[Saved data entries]
Background: an optimization exercise with open tools, aiming at small area. Do not read the settings as production practice. RTL that was checked went through simulation tests only; none was proved equivalent to the original. Function not checked in runs 5 and 7: the RTL went through the layout flow alone. In runs 1 and 3 to 7 the design's own scripts or RTL, not TritonCTS, make the clock network. The flow treats the clock pin as an ideal source. Dropping or thinning the clock tree relies on that and would not hold on a real chip. Power is estimated from default activity; no workload was simulated.

==> design/flow/design.v <==
module bist_fa(input x, input y, input z, output s, output c);
    assign {c, s} = {1'b0, x} + {1'b0, y} + {1'b0, z};
endmodule
Context: an optimization exercise on an open-source flow, tuned for small area. The choices shown serve that exercise and are no tape-out recipe. RTL that was checked went through simulation tests only; none was proved equivalent to the original. No functional check of the RTL was part of runs 1 and 2. The clock port is modelled as an ideal driver; clocking choices that lean on that would not hold on a real chip. Power is estimated from default activity; no workload was simulated.

==> flow/design.v <==
`timescale 1ns/1ps
module top(clk, por, master, slave, led, an, seg, reset, switch, resume);
    input clk, por, reset, switch, resume;
    input [6:0] slave;
    output reg [5:0] led;
    output reg [3:0] an;
    output reg [7:0] seg;
    output [9:0] master;
    assign master = 10'b0;
    localparam DB = 4;       
    localparam GB = 7;       
    reg [DB-1:0] q;
    reg [GB-DB-1:0] h;
    reg rst_op, rst_dl, sw_op, sw_dl, rs_op, rs_dl;
    reg [1:0] rst_c, sw_c, rs_c;
    wire e17 = &q;
    wire e22 = e17 & ~(|h);
    always @(posedge clk) begin
        if (por | rst_op) begin
            q <= {DB{1'b1}};
            h <= 0;
        end else begin
            q <= {q[DB-2:0], ~(q[DB-1] ^ q[DB-2]) ^ (&q[DB-2:0])};
            h <= h + e17;
        end
    end
    always @(posedge clk) begin
        if (por) begin
            rst_c <= 2'b00; sw_c <= 2'b00; rs_c <= 2'b00;
        end else if (e17) begin
            rst_c <= reset  ? {rst_c[1] | rst_c[0], rst_c[1] | ~rst_c[0]} : 2'b00;
            sw_c  <= switch ? {sw_c[1]  | sw_c[0],  sw_c[1]  | ~sw_c[0]}  : 2'b00;
            rs_c  <= resume ? {rs_c[1]  | rs_c[0],  rs_c[1]  | ~rs_c[0]}  : 2'b00;
        end
    end
    always @(posedge clk) begin
        if (por) begin
            rst_op <= 1'b0; rst_dl <= 1'b0;
            sw_op <= 1'b0; sw_dl <= 1'b0;
            rs_op <= 1'b0; rs_dl <= 1'b0;
        end else if (e22) begin
            rst_op <= (&rst_c) & ~rst_dl; rst_dl <= &rst_c;
            sw_op  <= (&sw_c)  & ~sw_dl;  sw_dl  <= &sw_c;
            rs_op  <= (&rs_c)  & ~rs_dl;  rs_dl  <= &rs_c;
        end
    end
    localparam [2:0] P_WAIT = 3'b000, P_HOLD = 3'b001, P_FIN = 3'b010;
    reg player;
    reg [3:0] t_a, t_b, o_a, o_b;    
    reg [1:0] r_a, r_b;
    reg [2:0] ph_a, ph_b;
    wire [6:0] z = ~slave;
    wire lo = z[0] | z[1] | z[2];
    wire hi = z[3] | z[4] | z[5] | z[6];
    wire lo2 = (z[0] & z[1]) | (z[0] & z[2]) | (z[1] & z[2]);
    wire hi2 = (z[3] & (z[4] | z[5] | z[6])) | (z[4] & (z[5] | z[6])) | (z[5] & z[6]);
    wire hit = (lo ^ hi) & ~lo2 & ~hi2;
    wire [1:0] dv = {z[6] | z[0] | z[3], z[5] | z[1] | z[3]};
    wire ten = (ph_a[1:0] == 2'b11);
    wire [1:0] sv = ph_a[1:0] + 2'd1;
    wire [4:0] od = {1'b0, o_a} - {3'b000, ten ? 2'b00 : sv};
    wire ob = od[4];                         
    wire [3:0] o_n = ob ? od[3:0] + 4'd10 : od[3:0];
    wire tdec = ten | ob;
    wire t0 = (t_a == 4'd0);
    wire bust = t0 & tdec;
    wire [3:0] t_n = t_a - {3'b000, tdec};
    wire fin = ten ? (t_a == 4'd1) & (o_a == 4'd0) : t0 & (o_a == {2'b00, sv});
    reg [3:0] n_t, n_o;
    reg [1:0] n_r;
    reg [2:0] n_ph;
    always @(*) begin
        n_t = t_a; n_o = o_a; n_r = r_a; n_ph = ph_a;
        if (ph_a[2]) begin
            if (!bust) begin n_t = t_n; n_o = o_n; end
            if (fin) n_ph = P_FIN;
            else begin
                n_ph = P_HOLD;
                n_r = r_a - 1'b1;
            end
        end else begin
            case (ph_a[1:0])
                2'b00: if (hit) n_ph = {1'b1, dv};
                2'b01: begin
                    if (r_a == 2'd0) begin
                        if (sw_op) begin n_ph = P_WAIT; n_r = 2'd3; end
                    end else if (rs_op) n_ph = P_WAIT;
                end
                default: n_r = 2'd3;
            endcase
        end
    end
    always @(posedge clk) begin
        if (por) begin
            player <= 1'b1;
            t_a <= 4'd10; o_a <= 4'd1; r_a <= 2'd3; ph_a <= P_WAIT;
            t_b <= 4'd10; o_b <= 4'd1; r_b <= 2'd3; ph_b <= P_WAIT;
        end else if (e22) begin
            if (rst_op) begin
                player <= 1'b1;
                t_a <= 4'd10; o_a <= 4'd1; r_a <= 2'd3; ph_a <= P_WAIT;
                t_b <= 4'd10; o_b <= 4'd1; r_b <= 2'd3; ph_b <= P_WAIT;
            end else if (sw_op) begin
                player <= ~player;
                t_a <= t_b; o_a <= o_b; r_a <= r_b; ph_a <= ph_b;
                t_b <= n_t; o_b <= n_o; r_b <= n_r; ph_b <= n_ph;
            end else begin
                t_a <= n_t; o_a <= n_o; r_a <= n_r; ph_a <= n_ph;
            end
        end
    end
    wire [2:0] lt = {r_a[1] & r_a[0], r_a[1], r_a[1] | r_a[0]};
    always @(*) led = player ? {3'b000, lt} : {lt, 3'b000};
    wire [1:0] count = {h[1], h[0] | (rst_op & e22)};
    wire zero = (t_a == 4'd0) & (o_a == 4'd0);
    wire hun = (t_a == 4'd10);
    function [7:0] digit;
        input [3:0] d;
        case (d)
            4'd0: digit = 8'b00000011;
            4'd1: digit = 8'b10011111;
            4'd2: digit = 8'b00100101;
            4'd3: digit = 8'b00001101;
            4'd4: digit = 8'b10011001;
            4'd5: digit = 8'b01001001;
            4'd6: digit = 8'b01000001;
            4'd7: digit = 8'b00011111;
            4'd8: digit = 8'b00000001;
            4'd9: digit = 8'b00001001;
4'd10: digit = 8'b00000011;
            default: digit = 8'b11111111;
        endcase
    endfunction
    wire [3:0] dsel = count[0] ? t_a : o_a;
    wire [7:0] dpat = digit(dsel);
    always @(*) begin
        case (count)
            2'b00: begin
                seg = zero ? 8'b11110101 : dpat;
                an = 4'b1110;
            end
            2'b01: begin
                if (zero) seg = 8'b11110011;
                else if (t_a == 4'd0) seg = 8'b11111111;
                else seg = dpat;
                an = 4'b1101;
            end
            2'b10: begin
                seg = zero ? 8'b11100101 : (hun ? 8'b10011111 : 8'b11111111);
                an = 4'b1011;
            end
            default: begin
                seg = 8'b11111111;
                an = 4'b0111;
            end
        endcase
    end
endmodule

● TASK REQUIREMENTS: Using the exact wording, write out all of the records.

● COMPLETED TASK:
Background: an optimization exercise with open tools, aiming at small area. Do not read the settings as production practice. RTL that was checked went through simulation tests only; none was proved equivalent to the original. Function not checked in runs 5 and 7: the RTL went through the layout flow alone. In runs 1 and 3 to 7 the design's own scripts or RTL, not TritonCTS, make the clock network. The flow treats the clock pin as an ideal source. Dropping or thinning the clock tree relies on that and would not hold on a real chip. Power is estimated from default activity; no workload was simulated.

==> design/flow/design.v <==
module bist_fa(input x, input y, input z, output s, output c);
    assign {c, s} = {1'b0, x} + {1'b0, y} + {1'b0, z};
endmodule
Context: an optimization exercise on an open-source flow, tuned for small area. The choices shown serve that exercise and are no tape-out recipe. RTL that was checked went through simulation tests only; none was proved equivalent to the original. No functional check of the RTL was part of runs 1 and 2. The clock port is modelled as an ideal driver; clocking choices that lean on that would not hold on a real chip. Power is estimated from default activity; no workload was simulated.

==> flow/design.v <==
`timescale 1ns/1ps
module top(clk, por, master, slave, led, an, seg, reset, switch, resume);
    input clk, por, reset, switch, resume;
    input [6:0] slave;
    output reg [5:0] led;
    output reg [3:0] an;
    output reg [7:0] seg;
    output [9:0] master;
    assign master = 10'b0;
    localparam DB = 4;       
    localparam GB = 7;       
    reg [DB-1:0] q;
    reg [GB-DB-1:0] h;
    reg rst_op, rst_dl, sw_op, sw_dl, rs_op, rs_dl;
    reg [1:0] rst_c, sw_c, rs_c;
    wire e17 = &q;
    wire e22 = e17 & ~(|h);
    always @(posedge clk) begin
        if (por | rst_op) begin
            q <= {DB{1'b1}};
            h <= 0;
        end else begin
            q <= {q[DB-2:0], ~(q[DB-1] ^ q[DB-2]) ^ (&q[DB-2:0])};
            h <= h + e17;
        end
    end
    always @(posedge clk) begin
        if (por) begin
            rst_c <= 2'b00; sw_c <= 2'b00; rs_c <= 2'b00;
        end else if (e17) begin
            rst_c <= reset  ? {rst_c[1] | rst_c[0], rst_c[1] | ~rst_c[0]} : 2'b00;
            sw_c  <= switch ? {sw_c[1]  | sw_c[0],  sw_c[1]  | ~sw_c[0]}  : 2'b00;
            rs_c  <= resume ? {rs_c[1]  | rs_c[0],  rs_c[1]  | ~rs_c[0]}  : 2'b00;
        end
    end
    always @(posedge clk) begin
        if (por) begin
            rst_op <= 1'b0; rst_dl <= 1'b0;
            sw_op <= 1'b0; sw_dl <= 1'b0;
            rs_op <= 1'b0; rs_dl <= 1'b0;
        end else if (e22) begin
            rst_op <= (&rst_c) & ~rst_dl; rst_dl <= &rst_c;
            sw_op  <= (&sw_c)  & ~sw_dl;  sw_dl  <= &sw_c;
            rs_op  <= (&rs_c)  & ~rs_dl;  rs_dl  <= &rs_c;
        end
    end
    localparam [2:0] P_WAIT = 3'b000, P_HOLD = 3'b001, P_FIN = 3'b010;
    reg player;
    reg [3:0] t_a, t_b, o_a, o_b;    
    reg [1:0] r_a, r_b;
    reg [2:0] ph_a, ph_b;
    wire [6:0] z = ~slave;
    wire lo = z[0] | z[1] | z[2];
    wire hi = z[3] | z[4] | z[5] | z[6];
    wire lo2 = (z[0] & z[1]) | (z[0] & z[2]) | (z[1] & z[2]);
    wire hi2 = (z[3] & (z[4] | z[5] | z[6])) | (z[4] & (z[5] | z[6])) | (z[5] & z[6]);
    wire hit = (lo ^ hi) & ~lo2 & ~hi2;
    wire [1:0] dv = {z[6] | z[0] | z[3], z[5] | z[1] | z[3]};
    wire ten = (ph_a[1:0] == 2'b11);
    wire [1:0] sv = ph_a[1:0] + 2'd1;
    wire [4:0] od = {1'b0, o_a} - {3'b000, ten ? 2'b00 : sv};
    wire ob = od[4];                         
    wire [3:0] o_n = ob ? od[3:0] + 4'd10 : od[3:0];
    wire tdec = ten | ob;
    wire t0 = (t_a == 4'd0);
    wire bust = t0 & tdec;
    wire [3:0] t_n = t_a - {3'b000, tdec};
    wire fin = ten ? (t_a == 4'd1) & (o_a == 4'd0) : t0 & (o_a == {2'b00, sv});
    reg [3:0] n_t, n_o;
    reg [1:0] n_r;
    reg [2:0] n_ph;
    always @(*) begin
        n_t = t_a; n_o = o_a; n_r = r_a; n_ph = ph_a;
        if (ph_a[2]) begin
            if (!bust) begin n_t = t_n; n_o = o_n; end
            if (fin) n_ph = P_FIN;
            else begin
                n_ph = P_HOLD;
                n_r = r_a - 1'b1;
            end
        end else begin
            case (ph_a[1:0])
                2'b00: if (hit) n_ph = {1'b1, dv};
                2'b01: begin
                    if (r_a == 2'd0) begin
                        if (sw_op) begin n_ph = P_WAIT; n_r = 2'd3; end
                    end else if (rs_op) n_ph = P_WAIT;
                end
                default: n_r = 2'd3;
            endcase
        end
    end
    always @(posedge clk) begin
        if (por) begin
            player <= 1'b1;
            t_a <= 4'd10; o_a <= 4'd1; r_a <= 2'd3; ph_a <= P_WAIT;
            t_b <= 4'd10; o_b <= 4'd1; r_b <= 2'd3; ph_b <= P_WAIT;
        end else if (e22) begin
            if (rst_op) begin
                player <= 1'b1;
                t_a <= 4'd10; o_a <= 4'd1; r_a <= 2'd3; ph_a <= P_WAIT;
                t_b <= 4'd10; o_b <= 4'd1; r_b <= 2'd3; ph_b <= P_WAIT;
            end else if (sw_op) begin
                player <= ~player;
                t_a <= t_b; o_a <= o_b; r_a <= r_b; ph_a <= ph_b;
                t_b <= n_t; o_b <= n_o; r_b <= n_r; ph_b <= n_ph;
            end else begin
                t_a <= n_t; o_a <= n_o; r_a <= n_r; ph_a <= n_ph;
            end
        end
    end
    wire [2:0] lt = {r_a[1] & r_a[0], r_a[1], r_a[1] | r_a[0]};
    always @(*) led = player ? {3'b000, lt} : {lt, 3'b000};
    wire [1:0] count = {h[1], h[0] | (rst_op & e22)};
    wire zero = (t_a == 4'd0) & (o_a == 4'd0);
    wire hun = (t_a == 4'd10);
    function [7:0] digit;
        input [3:0] d;
        case (d)
            4'd0: digit = 8'b00000011;
            4'd1: digit = 8'b10011111;
            4'd2: digit = 8'b00100101;
            4'd3: digit = 8'b00001101;
            4'd4: digit = 8'b10011001;
            4'd5: digit = 8'b01001001;
            4'd6: digit = 8'b01000001;
            4'd7: digit = 8'b00011111;
            4'd8: digit = 8'b00000001;
            4'd9: digit = 8'b00001001;
4'd10: digit = 8'b00000011;
            default: digit = 8'b11111111;
        endcase
    endfunction
    wire [3:0] dsel = count[0] ? t_a : o_a;
    wire [7:0] dpat = digit(dsel);
    always @(*) begin
        case (count)
            2'b00: begin
                seg = zero ? 8'b11110101 : dpat;
                an = 4'b1110;
            end
            2'b01: begin
                if (zero) seg = 8'b11110011;
                else if (t_a == 4'd0) seg = 8'b11111111;
                else seg = dpat;
                an = 4'b1101;
            end
            2'b10: begin
                seg = zero ? 8'b11100101 : (hun ? 8'b10011111 : 8'b11111111);
                an = 4'b1011;
            end
            default: begin
                seg = 8'b11111111;
                an = 4'b0111;
            end
        endcase
    end
endmodule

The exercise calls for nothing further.